> HOW TO COMPLETE THIS TASK: The response must contain every line from the records below that has "required".

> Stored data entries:
• • •
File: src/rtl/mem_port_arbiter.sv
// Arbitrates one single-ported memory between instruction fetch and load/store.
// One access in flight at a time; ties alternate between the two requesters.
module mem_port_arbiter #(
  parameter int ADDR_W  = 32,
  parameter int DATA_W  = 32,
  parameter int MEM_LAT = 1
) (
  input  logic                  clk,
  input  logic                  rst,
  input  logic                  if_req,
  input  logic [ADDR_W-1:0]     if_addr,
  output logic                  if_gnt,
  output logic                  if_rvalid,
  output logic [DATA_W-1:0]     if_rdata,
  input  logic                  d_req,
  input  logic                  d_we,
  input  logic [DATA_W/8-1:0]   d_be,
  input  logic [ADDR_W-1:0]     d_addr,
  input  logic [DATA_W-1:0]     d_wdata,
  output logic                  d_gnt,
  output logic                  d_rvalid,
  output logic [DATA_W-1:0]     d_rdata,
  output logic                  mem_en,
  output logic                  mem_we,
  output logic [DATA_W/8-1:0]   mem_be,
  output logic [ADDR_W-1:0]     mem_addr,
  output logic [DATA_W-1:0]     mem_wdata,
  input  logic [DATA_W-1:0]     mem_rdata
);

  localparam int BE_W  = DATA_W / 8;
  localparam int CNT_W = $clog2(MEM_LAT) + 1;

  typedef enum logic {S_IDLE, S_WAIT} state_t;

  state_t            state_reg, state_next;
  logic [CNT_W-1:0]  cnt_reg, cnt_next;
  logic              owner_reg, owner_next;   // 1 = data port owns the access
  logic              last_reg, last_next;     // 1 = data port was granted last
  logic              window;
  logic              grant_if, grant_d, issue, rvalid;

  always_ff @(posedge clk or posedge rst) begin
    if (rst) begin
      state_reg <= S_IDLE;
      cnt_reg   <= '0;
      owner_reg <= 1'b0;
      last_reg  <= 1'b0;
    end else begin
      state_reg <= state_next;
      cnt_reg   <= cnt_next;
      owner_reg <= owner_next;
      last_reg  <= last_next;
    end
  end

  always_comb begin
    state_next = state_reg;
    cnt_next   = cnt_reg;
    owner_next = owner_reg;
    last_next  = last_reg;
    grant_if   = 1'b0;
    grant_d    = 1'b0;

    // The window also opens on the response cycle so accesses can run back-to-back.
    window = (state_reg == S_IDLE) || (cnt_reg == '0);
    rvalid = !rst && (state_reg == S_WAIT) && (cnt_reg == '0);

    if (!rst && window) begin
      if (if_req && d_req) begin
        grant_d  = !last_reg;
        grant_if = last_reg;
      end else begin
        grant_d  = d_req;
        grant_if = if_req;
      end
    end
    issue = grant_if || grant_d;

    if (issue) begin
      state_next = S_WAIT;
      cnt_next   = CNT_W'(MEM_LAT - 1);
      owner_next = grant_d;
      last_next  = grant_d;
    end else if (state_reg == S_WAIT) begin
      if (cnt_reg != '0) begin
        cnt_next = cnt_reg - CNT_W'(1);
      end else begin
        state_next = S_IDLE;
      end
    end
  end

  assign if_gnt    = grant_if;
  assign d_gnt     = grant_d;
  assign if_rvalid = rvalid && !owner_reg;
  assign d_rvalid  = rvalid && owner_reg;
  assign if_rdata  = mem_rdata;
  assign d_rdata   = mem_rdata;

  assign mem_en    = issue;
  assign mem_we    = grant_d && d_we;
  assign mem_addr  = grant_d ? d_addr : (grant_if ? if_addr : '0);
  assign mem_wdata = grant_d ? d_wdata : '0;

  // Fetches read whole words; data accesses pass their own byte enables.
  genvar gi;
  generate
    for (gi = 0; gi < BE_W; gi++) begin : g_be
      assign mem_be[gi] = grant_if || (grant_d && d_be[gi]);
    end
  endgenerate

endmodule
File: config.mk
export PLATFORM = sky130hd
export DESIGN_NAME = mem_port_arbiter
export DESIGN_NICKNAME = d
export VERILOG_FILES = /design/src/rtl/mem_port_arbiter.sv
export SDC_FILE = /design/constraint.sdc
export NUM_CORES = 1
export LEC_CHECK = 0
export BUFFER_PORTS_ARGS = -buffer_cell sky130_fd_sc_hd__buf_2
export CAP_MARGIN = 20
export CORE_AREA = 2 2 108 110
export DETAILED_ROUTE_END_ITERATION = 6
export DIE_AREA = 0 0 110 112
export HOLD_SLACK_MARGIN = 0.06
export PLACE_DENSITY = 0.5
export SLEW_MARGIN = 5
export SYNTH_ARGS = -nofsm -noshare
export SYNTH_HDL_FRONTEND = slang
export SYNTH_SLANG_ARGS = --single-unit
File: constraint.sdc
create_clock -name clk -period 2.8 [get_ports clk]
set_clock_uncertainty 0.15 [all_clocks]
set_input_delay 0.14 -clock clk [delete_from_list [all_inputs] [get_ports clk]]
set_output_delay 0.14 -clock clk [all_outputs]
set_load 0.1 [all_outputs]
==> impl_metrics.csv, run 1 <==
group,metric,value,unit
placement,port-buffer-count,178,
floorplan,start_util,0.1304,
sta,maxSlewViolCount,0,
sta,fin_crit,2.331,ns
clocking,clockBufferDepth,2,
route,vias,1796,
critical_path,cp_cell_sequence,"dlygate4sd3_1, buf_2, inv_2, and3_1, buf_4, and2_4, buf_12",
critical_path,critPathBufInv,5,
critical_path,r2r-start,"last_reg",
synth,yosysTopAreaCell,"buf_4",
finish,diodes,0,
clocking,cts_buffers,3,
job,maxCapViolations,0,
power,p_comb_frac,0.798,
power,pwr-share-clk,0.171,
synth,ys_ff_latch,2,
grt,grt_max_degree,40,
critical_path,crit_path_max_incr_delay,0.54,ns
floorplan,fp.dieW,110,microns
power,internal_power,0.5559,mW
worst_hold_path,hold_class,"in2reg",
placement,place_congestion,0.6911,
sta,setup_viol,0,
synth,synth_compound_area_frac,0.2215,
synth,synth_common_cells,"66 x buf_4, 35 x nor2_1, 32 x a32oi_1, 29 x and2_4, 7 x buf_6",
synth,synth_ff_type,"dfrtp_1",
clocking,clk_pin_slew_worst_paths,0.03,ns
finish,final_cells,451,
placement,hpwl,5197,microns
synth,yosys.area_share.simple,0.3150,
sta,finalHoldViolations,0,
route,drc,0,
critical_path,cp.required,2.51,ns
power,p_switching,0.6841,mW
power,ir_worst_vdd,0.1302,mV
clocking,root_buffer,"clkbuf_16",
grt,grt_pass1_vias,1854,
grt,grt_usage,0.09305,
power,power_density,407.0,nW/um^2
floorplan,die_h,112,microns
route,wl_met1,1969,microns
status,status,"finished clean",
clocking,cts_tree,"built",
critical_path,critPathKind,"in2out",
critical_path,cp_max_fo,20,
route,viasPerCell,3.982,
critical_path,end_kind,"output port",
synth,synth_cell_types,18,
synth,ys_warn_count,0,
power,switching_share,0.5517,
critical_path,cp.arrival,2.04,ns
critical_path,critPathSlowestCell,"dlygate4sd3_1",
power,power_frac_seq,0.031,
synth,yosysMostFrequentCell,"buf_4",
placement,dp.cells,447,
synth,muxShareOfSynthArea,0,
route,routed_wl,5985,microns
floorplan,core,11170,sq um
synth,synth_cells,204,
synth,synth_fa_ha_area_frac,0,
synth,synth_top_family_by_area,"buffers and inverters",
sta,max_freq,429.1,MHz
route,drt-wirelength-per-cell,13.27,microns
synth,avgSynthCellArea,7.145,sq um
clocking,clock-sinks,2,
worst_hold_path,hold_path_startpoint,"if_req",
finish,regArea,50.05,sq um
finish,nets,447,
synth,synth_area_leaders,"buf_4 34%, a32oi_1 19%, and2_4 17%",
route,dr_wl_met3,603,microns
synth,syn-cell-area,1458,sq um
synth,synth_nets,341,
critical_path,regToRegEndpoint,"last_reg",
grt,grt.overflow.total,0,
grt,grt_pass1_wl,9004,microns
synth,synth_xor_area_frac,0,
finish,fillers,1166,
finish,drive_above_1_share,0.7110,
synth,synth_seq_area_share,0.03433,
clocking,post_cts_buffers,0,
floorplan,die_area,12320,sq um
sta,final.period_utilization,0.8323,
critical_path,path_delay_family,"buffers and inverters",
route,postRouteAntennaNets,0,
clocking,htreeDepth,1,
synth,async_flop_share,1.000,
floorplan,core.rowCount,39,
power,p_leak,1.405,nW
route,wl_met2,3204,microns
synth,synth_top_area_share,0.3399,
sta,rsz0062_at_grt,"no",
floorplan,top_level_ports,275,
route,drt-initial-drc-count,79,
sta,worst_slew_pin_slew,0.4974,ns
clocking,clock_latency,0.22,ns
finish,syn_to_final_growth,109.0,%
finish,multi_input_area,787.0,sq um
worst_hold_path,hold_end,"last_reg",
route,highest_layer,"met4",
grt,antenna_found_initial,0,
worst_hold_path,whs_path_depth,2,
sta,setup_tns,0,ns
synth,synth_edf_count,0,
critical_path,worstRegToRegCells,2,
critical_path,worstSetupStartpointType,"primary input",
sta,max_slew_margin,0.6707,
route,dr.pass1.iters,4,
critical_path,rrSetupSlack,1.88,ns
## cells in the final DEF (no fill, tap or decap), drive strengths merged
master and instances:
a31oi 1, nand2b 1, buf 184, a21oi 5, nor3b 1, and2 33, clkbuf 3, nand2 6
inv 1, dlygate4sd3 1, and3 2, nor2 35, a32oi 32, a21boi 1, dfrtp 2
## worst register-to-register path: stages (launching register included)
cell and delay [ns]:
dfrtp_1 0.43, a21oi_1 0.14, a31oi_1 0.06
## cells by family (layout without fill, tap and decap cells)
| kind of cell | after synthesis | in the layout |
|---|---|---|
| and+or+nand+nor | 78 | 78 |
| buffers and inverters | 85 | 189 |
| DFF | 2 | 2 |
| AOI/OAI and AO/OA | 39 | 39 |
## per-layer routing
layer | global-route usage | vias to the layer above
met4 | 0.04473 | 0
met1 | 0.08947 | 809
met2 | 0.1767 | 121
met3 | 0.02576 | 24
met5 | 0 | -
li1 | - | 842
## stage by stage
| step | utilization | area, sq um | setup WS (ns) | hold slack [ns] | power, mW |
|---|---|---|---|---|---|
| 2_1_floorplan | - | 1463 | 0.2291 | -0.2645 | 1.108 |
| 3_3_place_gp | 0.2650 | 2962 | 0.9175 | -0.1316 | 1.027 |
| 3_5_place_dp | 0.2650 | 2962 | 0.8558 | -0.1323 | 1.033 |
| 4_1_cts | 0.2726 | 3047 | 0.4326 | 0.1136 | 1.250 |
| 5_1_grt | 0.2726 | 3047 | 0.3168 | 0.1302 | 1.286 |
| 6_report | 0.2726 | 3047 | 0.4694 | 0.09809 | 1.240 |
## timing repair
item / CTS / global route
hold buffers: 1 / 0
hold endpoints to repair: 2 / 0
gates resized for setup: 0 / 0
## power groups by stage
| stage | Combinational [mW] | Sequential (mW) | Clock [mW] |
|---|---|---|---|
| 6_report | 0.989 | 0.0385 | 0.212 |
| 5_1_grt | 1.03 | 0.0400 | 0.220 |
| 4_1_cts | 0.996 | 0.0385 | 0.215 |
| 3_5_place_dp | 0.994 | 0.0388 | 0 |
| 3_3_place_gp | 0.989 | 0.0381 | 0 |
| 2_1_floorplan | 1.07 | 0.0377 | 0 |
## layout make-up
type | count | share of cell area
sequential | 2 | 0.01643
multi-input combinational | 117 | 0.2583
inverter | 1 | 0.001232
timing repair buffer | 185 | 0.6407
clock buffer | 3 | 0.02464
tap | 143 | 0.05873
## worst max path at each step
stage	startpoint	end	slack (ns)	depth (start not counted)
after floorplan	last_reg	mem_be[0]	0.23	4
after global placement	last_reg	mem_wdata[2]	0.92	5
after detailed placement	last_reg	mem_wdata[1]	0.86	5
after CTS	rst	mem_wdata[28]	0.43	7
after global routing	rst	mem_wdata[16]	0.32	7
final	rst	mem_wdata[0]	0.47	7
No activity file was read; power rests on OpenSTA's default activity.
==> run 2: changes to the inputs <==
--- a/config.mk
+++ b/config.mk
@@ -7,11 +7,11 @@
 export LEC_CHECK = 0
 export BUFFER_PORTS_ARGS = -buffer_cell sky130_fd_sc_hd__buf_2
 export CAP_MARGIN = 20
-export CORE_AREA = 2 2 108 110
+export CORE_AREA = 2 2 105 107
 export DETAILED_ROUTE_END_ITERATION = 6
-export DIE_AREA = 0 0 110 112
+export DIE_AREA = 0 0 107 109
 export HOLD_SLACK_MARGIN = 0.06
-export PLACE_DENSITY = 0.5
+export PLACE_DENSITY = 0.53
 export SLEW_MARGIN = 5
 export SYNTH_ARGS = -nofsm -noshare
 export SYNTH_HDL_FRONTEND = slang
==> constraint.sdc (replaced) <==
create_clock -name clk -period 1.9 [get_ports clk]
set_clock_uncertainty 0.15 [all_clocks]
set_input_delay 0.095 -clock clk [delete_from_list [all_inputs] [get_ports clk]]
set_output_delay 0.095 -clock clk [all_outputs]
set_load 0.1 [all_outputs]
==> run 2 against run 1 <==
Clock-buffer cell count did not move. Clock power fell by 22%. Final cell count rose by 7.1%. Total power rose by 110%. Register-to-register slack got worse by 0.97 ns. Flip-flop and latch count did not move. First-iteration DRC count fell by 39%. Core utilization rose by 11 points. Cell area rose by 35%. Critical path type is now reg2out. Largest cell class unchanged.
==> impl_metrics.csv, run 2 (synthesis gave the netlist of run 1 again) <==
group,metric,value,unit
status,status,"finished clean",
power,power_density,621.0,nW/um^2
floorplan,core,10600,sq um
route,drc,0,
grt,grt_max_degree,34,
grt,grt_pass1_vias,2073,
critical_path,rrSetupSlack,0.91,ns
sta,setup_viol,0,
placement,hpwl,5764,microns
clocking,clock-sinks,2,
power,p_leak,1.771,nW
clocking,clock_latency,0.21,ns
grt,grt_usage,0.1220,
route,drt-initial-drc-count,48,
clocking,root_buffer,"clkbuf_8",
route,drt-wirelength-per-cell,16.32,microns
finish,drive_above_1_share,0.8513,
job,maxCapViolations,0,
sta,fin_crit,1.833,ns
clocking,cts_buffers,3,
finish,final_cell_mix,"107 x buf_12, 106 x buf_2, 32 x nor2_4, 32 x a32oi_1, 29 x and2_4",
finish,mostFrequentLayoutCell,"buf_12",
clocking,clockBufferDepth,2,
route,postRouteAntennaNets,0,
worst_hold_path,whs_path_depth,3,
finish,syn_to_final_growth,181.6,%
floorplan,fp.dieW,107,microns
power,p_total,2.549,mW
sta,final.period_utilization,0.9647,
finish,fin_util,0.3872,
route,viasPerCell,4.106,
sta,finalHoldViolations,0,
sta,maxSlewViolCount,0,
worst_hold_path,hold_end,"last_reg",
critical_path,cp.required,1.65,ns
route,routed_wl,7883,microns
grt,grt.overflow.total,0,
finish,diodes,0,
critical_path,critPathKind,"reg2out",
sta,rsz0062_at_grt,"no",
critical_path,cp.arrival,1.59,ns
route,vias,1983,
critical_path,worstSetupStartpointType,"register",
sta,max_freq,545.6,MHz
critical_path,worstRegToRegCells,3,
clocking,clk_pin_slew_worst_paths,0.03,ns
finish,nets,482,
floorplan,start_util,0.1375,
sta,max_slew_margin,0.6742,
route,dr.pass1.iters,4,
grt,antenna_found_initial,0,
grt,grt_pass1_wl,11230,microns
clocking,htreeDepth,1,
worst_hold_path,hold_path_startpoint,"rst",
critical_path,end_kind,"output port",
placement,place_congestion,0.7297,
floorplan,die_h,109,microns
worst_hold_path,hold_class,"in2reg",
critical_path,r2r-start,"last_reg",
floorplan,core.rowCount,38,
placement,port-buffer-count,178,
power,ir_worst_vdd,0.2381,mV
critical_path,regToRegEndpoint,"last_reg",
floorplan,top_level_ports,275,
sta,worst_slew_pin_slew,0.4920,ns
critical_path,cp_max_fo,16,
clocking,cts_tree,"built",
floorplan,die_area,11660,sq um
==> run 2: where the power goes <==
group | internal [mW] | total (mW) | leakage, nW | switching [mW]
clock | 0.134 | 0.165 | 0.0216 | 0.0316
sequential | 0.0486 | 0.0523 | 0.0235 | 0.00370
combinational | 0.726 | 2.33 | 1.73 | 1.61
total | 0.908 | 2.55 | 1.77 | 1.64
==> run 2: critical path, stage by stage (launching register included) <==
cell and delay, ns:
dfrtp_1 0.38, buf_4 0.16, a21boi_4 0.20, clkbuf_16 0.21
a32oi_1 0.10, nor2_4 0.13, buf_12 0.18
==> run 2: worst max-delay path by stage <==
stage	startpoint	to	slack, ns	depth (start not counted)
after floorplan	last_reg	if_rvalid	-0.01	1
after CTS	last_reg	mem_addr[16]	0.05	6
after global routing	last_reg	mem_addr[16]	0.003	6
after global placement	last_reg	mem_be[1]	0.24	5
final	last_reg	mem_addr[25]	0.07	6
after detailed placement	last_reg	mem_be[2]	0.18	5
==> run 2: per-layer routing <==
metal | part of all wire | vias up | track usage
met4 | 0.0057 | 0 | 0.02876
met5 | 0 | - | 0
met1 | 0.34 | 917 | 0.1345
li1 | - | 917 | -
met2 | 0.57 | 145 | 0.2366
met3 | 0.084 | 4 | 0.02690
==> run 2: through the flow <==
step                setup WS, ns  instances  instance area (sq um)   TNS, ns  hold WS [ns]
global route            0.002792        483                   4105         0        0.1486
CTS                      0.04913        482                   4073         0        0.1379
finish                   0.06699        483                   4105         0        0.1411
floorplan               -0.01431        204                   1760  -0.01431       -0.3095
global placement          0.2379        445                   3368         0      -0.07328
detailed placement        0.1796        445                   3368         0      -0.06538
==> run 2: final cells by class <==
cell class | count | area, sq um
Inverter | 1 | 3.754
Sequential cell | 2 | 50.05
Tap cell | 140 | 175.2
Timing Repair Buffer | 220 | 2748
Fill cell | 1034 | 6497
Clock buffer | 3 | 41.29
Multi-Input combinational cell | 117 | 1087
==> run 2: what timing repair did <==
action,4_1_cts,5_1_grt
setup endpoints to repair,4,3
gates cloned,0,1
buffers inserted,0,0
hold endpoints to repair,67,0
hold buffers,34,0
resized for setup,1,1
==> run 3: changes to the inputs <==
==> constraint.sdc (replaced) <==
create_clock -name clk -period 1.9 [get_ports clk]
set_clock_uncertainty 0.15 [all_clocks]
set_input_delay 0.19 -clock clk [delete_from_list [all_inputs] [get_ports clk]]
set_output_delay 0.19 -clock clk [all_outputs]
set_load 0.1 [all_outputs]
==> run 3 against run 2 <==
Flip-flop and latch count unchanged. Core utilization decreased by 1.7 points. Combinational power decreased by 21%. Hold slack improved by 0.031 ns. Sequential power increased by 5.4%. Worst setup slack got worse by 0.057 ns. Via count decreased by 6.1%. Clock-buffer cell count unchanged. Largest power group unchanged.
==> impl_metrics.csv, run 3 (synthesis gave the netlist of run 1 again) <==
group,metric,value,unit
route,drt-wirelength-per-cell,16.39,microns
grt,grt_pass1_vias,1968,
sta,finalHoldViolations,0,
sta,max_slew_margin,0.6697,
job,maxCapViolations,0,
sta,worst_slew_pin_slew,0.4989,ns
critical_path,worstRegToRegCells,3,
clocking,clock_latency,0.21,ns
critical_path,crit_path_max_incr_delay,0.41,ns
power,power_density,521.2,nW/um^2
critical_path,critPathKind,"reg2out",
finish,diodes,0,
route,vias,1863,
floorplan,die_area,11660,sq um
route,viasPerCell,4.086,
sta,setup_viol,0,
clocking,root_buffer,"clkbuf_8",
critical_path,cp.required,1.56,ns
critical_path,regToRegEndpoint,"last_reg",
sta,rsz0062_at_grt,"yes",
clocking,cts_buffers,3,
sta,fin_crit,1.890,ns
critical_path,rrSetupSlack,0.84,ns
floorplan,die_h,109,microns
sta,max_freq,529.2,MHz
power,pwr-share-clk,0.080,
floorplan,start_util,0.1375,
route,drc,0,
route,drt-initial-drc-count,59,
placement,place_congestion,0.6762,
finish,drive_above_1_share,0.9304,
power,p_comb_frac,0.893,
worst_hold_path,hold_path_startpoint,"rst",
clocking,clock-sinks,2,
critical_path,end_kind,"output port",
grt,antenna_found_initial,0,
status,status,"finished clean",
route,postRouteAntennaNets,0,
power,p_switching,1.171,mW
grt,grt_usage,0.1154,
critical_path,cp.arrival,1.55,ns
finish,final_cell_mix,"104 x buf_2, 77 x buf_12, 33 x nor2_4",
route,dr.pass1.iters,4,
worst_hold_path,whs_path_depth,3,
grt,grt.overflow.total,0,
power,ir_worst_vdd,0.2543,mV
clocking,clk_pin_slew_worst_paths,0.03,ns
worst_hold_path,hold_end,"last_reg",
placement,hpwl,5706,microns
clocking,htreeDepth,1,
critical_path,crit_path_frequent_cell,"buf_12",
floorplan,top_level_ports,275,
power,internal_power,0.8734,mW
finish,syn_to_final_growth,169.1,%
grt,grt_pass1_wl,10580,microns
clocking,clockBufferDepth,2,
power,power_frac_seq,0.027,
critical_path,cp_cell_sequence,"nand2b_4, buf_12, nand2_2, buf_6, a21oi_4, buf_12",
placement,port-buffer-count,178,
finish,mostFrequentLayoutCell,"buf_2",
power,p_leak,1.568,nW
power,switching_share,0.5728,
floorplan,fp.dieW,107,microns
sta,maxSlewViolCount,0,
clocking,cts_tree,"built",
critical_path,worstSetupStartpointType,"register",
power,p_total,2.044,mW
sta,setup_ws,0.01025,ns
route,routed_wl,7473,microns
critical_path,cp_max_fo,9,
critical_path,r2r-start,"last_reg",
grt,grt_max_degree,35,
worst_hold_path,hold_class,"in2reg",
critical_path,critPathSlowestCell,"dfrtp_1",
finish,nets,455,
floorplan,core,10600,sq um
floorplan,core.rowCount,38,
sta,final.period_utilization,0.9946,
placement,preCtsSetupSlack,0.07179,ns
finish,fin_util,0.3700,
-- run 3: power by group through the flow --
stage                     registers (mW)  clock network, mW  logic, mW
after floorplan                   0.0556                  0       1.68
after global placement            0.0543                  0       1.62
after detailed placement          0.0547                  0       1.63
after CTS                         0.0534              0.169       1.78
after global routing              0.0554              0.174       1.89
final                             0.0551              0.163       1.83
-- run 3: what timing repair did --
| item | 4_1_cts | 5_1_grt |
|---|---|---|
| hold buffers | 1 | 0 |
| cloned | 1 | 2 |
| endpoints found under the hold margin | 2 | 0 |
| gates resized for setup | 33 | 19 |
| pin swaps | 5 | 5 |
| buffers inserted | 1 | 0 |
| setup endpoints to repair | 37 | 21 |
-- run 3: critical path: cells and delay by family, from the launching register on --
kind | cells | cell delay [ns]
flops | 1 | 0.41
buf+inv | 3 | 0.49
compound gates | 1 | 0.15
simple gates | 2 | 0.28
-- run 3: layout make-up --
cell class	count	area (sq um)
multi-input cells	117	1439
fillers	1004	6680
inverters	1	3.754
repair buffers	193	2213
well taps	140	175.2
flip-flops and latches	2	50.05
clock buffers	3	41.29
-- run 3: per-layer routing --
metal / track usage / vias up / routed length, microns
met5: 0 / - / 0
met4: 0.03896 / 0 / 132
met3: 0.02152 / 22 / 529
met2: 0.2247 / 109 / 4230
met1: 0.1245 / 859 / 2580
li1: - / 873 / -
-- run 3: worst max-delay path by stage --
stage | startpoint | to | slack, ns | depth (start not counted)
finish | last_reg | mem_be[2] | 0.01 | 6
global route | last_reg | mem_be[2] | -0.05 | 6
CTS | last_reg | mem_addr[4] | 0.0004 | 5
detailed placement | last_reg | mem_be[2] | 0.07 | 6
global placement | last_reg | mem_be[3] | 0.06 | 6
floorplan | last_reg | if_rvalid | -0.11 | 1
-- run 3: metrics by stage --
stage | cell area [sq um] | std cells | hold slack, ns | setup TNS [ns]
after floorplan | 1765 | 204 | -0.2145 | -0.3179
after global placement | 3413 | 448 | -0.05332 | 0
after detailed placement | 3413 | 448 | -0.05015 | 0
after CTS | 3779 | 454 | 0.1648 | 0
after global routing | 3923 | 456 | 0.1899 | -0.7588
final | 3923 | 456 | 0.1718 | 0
• • •
> YOUR SOLUTION:
critical_path,cp.required,2.51,ns
critical_path,cp.required,1.65,ns
critical_path,cp.required,1.56,ns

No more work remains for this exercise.